*TASK TO CARRY OUT*: Locate every line in the records below that holds the word "with" and return each one.

[Stored data]

-=-=-=-=-

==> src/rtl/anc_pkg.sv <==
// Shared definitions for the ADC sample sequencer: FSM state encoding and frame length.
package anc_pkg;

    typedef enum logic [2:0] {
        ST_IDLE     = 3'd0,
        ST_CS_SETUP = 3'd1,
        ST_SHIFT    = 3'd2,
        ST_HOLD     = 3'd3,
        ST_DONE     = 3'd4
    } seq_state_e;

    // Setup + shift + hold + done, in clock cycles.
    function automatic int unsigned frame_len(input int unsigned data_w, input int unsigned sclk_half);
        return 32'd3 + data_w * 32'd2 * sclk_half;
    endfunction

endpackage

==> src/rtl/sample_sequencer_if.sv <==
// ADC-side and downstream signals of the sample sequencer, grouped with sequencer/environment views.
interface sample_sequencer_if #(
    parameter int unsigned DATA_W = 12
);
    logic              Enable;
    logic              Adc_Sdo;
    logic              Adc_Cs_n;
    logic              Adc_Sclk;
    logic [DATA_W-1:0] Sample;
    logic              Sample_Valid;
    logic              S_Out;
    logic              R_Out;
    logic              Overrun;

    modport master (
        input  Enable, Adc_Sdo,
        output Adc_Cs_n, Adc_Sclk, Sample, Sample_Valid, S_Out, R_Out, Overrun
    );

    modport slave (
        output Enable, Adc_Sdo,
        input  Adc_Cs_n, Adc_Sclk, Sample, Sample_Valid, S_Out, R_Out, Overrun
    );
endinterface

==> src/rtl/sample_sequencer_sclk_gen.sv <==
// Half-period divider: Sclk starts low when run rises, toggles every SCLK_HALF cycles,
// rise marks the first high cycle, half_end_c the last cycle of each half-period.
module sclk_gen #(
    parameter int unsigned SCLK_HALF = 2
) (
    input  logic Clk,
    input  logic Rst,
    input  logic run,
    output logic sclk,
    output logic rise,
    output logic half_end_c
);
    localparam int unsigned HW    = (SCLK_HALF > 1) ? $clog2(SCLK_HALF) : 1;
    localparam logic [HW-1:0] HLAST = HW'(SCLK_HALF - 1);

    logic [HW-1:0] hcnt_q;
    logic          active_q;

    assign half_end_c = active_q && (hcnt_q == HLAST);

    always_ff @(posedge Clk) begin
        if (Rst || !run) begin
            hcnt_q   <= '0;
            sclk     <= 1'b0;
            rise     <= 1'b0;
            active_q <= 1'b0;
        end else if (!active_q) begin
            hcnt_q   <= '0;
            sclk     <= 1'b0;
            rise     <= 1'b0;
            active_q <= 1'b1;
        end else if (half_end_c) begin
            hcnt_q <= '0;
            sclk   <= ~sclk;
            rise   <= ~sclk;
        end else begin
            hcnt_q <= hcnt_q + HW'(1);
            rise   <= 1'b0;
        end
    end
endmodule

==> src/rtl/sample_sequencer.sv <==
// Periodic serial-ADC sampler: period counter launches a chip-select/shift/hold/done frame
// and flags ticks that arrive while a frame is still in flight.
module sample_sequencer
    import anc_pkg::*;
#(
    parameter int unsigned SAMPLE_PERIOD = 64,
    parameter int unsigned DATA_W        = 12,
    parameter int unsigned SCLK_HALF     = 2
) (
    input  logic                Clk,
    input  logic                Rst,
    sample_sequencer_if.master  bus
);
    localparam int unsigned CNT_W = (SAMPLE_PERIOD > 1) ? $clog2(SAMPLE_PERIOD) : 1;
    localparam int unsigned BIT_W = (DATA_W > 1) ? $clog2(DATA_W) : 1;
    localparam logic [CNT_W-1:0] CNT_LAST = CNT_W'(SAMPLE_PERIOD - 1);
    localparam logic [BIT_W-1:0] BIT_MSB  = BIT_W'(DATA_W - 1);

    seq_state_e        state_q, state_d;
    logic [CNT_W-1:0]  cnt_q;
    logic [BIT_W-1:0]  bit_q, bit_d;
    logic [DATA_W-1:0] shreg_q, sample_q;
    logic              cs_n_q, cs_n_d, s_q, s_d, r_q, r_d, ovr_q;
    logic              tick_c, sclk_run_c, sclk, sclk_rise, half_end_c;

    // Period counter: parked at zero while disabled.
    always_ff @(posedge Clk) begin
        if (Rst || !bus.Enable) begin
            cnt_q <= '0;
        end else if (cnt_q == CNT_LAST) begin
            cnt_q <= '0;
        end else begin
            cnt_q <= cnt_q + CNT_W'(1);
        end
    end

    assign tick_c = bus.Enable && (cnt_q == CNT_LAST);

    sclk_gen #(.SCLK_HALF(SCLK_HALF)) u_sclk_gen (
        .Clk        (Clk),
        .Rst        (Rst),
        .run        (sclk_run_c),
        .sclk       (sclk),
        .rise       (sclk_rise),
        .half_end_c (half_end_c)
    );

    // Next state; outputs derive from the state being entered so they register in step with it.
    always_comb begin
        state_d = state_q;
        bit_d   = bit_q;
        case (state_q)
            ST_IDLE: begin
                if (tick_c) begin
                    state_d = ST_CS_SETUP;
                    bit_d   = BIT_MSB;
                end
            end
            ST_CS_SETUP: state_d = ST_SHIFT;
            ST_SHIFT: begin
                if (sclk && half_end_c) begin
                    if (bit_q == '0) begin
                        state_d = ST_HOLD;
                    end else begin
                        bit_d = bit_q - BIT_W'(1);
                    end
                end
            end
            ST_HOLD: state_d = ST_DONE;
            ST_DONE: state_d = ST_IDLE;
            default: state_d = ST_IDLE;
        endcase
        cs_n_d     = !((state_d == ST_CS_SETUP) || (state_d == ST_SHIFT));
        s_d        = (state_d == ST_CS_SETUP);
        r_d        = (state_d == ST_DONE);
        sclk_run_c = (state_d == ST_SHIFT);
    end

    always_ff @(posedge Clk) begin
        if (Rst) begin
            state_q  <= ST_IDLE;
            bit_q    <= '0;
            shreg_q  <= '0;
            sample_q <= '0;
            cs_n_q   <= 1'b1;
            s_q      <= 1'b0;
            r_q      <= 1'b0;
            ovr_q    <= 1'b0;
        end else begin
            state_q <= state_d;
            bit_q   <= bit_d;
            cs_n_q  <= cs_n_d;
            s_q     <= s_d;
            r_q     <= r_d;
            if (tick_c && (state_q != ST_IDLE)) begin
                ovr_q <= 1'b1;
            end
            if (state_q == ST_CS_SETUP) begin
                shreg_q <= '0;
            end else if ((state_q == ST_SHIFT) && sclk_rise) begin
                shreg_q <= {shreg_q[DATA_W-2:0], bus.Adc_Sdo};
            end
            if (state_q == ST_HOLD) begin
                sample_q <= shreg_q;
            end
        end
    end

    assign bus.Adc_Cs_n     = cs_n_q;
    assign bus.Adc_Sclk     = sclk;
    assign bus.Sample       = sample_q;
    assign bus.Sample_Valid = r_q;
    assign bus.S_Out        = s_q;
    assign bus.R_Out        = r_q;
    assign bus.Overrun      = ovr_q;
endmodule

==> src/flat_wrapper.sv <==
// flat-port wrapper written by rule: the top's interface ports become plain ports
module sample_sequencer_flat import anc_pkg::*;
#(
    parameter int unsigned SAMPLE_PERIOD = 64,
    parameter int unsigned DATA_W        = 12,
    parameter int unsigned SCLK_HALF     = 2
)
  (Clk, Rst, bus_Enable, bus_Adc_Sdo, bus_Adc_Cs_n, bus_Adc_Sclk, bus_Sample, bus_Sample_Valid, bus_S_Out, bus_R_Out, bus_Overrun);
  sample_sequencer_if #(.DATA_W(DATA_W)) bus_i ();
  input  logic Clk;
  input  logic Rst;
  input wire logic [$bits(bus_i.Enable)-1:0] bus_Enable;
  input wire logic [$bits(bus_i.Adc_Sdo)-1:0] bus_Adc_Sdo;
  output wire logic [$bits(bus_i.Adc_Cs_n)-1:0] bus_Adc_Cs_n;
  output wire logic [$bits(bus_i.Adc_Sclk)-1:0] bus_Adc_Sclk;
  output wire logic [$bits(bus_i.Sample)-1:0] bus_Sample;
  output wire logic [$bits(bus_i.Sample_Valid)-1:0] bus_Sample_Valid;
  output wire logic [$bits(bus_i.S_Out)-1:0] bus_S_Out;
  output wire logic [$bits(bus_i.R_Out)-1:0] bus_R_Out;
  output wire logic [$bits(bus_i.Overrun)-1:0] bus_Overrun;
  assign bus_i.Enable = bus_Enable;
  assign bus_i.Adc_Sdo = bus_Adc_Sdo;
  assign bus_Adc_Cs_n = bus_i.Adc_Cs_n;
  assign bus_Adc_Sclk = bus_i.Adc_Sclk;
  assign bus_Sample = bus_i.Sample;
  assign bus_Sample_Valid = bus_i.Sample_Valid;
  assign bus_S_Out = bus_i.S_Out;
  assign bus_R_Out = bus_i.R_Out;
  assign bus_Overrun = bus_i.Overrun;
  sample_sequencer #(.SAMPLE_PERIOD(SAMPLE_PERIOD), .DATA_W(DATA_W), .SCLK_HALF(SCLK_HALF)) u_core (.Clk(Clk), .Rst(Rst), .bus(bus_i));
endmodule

-=-=-=-=-

*RESULT OF THIS EXERCISE*:
// ADC-side and downstream signals of the sample sequencer, grouped with sequencer/environment views.
    // Next state; outputs derive from the state being entered so they register in step with it.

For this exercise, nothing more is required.